(Dataset entries)
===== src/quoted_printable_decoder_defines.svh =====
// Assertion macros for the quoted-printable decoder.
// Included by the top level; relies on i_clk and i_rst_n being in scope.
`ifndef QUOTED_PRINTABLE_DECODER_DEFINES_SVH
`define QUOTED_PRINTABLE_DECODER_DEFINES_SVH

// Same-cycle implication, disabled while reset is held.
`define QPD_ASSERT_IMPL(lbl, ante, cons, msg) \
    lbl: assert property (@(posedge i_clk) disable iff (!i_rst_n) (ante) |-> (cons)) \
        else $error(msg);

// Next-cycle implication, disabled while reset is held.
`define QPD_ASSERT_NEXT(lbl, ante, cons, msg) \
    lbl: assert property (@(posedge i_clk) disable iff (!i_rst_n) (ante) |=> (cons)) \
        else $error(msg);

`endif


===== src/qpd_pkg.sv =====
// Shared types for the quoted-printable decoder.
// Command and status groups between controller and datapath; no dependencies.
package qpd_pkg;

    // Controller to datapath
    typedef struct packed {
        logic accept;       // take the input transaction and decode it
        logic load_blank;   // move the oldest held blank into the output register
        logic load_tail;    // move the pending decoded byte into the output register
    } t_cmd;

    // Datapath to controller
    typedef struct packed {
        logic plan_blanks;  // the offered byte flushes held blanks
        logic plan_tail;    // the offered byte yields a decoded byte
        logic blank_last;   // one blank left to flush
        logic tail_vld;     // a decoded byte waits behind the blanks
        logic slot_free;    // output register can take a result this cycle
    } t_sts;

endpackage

==

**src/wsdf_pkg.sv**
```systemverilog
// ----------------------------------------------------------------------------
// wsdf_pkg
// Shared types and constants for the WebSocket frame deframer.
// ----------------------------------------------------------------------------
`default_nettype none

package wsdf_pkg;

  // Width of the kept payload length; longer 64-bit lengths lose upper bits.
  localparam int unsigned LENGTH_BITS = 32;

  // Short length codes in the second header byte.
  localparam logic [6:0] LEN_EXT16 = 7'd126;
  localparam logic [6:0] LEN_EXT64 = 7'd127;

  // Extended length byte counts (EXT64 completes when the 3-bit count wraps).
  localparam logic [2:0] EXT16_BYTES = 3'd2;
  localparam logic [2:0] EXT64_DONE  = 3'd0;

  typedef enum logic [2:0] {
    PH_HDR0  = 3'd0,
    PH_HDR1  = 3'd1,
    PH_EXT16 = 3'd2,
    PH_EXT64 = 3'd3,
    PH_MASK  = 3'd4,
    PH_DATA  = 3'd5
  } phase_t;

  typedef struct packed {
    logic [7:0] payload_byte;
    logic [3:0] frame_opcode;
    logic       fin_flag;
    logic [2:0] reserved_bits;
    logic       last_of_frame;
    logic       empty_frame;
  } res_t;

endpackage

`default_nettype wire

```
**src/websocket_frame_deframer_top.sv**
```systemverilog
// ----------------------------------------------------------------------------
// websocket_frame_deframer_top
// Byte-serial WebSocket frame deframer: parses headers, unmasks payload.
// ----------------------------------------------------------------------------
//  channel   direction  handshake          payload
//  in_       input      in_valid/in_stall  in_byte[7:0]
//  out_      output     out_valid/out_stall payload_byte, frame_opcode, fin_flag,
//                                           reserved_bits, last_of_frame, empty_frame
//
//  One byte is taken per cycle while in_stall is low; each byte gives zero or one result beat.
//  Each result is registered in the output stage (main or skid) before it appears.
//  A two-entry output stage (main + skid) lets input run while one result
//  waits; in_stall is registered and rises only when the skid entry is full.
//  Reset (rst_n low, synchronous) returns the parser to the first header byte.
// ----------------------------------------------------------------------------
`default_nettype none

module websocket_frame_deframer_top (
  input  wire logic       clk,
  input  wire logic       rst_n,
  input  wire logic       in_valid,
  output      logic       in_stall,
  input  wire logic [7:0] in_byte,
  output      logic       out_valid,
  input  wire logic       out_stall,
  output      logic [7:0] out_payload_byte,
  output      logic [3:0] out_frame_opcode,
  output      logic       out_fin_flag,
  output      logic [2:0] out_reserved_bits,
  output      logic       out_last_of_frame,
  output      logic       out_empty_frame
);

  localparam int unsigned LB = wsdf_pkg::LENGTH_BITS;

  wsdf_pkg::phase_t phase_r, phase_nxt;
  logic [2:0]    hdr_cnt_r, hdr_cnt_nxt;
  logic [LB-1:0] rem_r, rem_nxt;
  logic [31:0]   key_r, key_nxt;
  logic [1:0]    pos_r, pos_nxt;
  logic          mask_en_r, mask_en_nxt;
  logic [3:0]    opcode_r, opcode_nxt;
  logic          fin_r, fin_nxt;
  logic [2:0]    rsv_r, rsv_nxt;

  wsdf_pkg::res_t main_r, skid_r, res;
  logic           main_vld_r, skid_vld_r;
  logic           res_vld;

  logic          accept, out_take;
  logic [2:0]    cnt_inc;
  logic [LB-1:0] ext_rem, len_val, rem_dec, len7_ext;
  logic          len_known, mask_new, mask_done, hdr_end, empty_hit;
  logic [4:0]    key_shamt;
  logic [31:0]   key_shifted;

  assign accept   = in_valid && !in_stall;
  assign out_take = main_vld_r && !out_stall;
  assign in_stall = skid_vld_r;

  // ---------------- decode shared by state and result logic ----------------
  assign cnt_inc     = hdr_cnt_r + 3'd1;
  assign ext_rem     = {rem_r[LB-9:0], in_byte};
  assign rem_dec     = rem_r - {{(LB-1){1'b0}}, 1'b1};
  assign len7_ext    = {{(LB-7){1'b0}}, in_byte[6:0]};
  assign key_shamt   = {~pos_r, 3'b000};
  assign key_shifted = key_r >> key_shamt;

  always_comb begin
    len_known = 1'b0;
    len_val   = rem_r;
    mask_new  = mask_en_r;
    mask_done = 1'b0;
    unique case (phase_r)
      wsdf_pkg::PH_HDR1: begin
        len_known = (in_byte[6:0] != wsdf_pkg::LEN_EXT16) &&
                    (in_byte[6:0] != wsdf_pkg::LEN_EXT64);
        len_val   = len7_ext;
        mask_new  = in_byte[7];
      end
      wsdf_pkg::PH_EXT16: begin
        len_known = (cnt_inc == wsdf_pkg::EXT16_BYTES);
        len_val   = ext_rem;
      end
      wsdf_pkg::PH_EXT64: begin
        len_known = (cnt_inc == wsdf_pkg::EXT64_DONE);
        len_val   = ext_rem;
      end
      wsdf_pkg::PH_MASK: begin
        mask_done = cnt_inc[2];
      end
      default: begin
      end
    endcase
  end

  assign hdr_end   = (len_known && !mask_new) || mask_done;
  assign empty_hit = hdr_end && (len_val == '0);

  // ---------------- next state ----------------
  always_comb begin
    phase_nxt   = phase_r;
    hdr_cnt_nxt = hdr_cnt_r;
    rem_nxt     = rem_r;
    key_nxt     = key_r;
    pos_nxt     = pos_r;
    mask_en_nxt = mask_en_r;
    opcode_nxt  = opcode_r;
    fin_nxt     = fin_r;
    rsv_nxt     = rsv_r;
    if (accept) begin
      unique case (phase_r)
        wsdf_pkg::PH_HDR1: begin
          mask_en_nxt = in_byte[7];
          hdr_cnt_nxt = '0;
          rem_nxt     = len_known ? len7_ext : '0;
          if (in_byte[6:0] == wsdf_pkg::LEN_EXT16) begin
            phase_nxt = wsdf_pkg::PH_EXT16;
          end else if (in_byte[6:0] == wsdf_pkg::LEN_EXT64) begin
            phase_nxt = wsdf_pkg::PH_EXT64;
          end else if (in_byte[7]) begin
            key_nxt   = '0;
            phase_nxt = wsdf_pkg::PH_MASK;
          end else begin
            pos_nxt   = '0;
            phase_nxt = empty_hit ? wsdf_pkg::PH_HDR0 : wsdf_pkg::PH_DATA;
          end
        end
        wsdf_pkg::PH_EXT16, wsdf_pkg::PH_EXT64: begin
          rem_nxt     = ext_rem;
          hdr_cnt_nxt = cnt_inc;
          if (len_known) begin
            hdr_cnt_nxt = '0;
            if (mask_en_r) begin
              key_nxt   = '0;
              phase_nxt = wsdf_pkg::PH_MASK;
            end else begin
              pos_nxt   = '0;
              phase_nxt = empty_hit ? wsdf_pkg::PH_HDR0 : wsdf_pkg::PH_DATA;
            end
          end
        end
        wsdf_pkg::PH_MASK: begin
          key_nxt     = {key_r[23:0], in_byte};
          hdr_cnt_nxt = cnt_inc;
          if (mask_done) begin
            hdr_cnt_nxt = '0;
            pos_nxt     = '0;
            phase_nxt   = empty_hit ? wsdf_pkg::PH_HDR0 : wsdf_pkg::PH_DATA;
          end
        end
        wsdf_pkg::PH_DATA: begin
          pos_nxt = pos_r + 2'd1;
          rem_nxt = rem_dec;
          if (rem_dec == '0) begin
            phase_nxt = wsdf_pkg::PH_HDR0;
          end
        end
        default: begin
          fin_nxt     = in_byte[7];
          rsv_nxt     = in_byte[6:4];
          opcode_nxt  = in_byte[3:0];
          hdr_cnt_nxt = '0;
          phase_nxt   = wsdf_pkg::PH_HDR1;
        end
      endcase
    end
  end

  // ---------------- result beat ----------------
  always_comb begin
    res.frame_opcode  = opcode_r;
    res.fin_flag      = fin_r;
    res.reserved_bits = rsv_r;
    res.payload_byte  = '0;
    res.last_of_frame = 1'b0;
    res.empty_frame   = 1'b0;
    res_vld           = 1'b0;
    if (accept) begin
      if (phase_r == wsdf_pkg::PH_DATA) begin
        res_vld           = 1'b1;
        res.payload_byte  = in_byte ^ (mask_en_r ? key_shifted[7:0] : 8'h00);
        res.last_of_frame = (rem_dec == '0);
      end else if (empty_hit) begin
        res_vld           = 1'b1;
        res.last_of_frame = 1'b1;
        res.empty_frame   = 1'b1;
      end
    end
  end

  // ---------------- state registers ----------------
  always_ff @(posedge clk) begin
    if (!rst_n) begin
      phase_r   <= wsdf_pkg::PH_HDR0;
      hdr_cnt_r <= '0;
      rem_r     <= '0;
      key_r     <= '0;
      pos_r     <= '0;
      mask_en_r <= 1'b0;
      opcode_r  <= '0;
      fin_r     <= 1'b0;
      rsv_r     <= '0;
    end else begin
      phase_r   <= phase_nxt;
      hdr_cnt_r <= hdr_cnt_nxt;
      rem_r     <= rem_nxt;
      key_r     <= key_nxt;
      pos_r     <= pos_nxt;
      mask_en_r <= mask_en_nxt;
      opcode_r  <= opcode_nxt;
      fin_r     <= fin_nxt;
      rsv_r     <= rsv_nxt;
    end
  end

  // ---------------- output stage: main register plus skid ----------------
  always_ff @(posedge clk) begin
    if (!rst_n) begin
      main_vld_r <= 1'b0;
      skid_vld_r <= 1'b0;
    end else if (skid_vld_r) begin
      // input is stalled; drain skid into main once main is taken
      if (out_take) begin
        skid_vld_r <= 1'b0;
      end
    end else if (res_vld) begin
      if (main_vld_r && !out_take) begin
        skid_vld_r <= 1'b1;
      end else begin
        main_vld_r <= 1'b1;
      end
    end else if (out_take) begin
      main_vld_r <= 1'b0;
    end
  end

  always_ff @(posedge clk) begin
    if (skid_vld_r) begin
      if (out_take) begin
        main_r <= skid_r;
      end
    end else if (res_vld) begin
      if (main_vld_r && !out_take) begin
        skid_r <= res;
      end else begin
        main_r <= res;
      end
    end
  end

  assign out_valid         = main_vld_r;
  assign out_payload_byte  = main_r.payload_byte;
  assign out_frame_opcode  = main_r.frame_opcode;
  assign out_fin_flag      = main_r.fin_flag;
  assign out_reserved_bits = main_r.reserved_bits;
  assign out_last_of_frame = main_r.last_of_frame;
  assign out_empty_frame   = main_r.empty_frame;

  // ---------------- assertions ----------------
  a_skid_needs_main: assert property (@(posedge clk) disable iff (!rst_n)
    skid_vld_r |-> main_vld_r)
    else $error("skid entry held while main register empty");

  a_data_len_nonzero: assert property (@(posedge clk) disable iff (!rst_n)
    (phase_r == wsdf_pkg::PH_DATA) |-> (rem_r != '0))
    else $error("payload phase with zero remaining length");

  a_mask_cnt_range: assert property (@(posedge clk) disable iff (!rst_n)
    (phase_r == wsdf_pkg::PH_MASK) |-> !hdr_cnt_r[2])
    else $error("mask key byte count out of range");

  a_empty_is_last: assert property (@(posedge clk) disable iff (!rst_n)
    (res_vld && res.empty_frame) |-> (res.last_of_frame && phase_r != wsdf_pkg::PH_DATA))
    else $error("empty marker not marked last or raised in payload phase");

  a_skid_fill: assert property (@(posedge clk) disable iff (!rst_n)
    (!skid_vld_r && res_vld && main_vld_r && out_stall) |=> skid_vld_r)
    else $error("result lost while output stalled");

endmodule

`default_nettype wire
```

## TO DO
List the lines of the records where "ante" occurs.

## RESPONSE BELOW
`define QPD_ASSERT_IMPL(lbl, ante, cons, msg) \
    lbl: assert property (@(posedge i_clk) disable iff (!i_rst_n) (ante) |-> (cons)) \
`define QPD_ASSERT_NEXT(lbl, ante, cons, msg) \
    lbl: assert property (@(posedge i_clk) disable iff (!i_rst_n) (ante) |=> (cons)) \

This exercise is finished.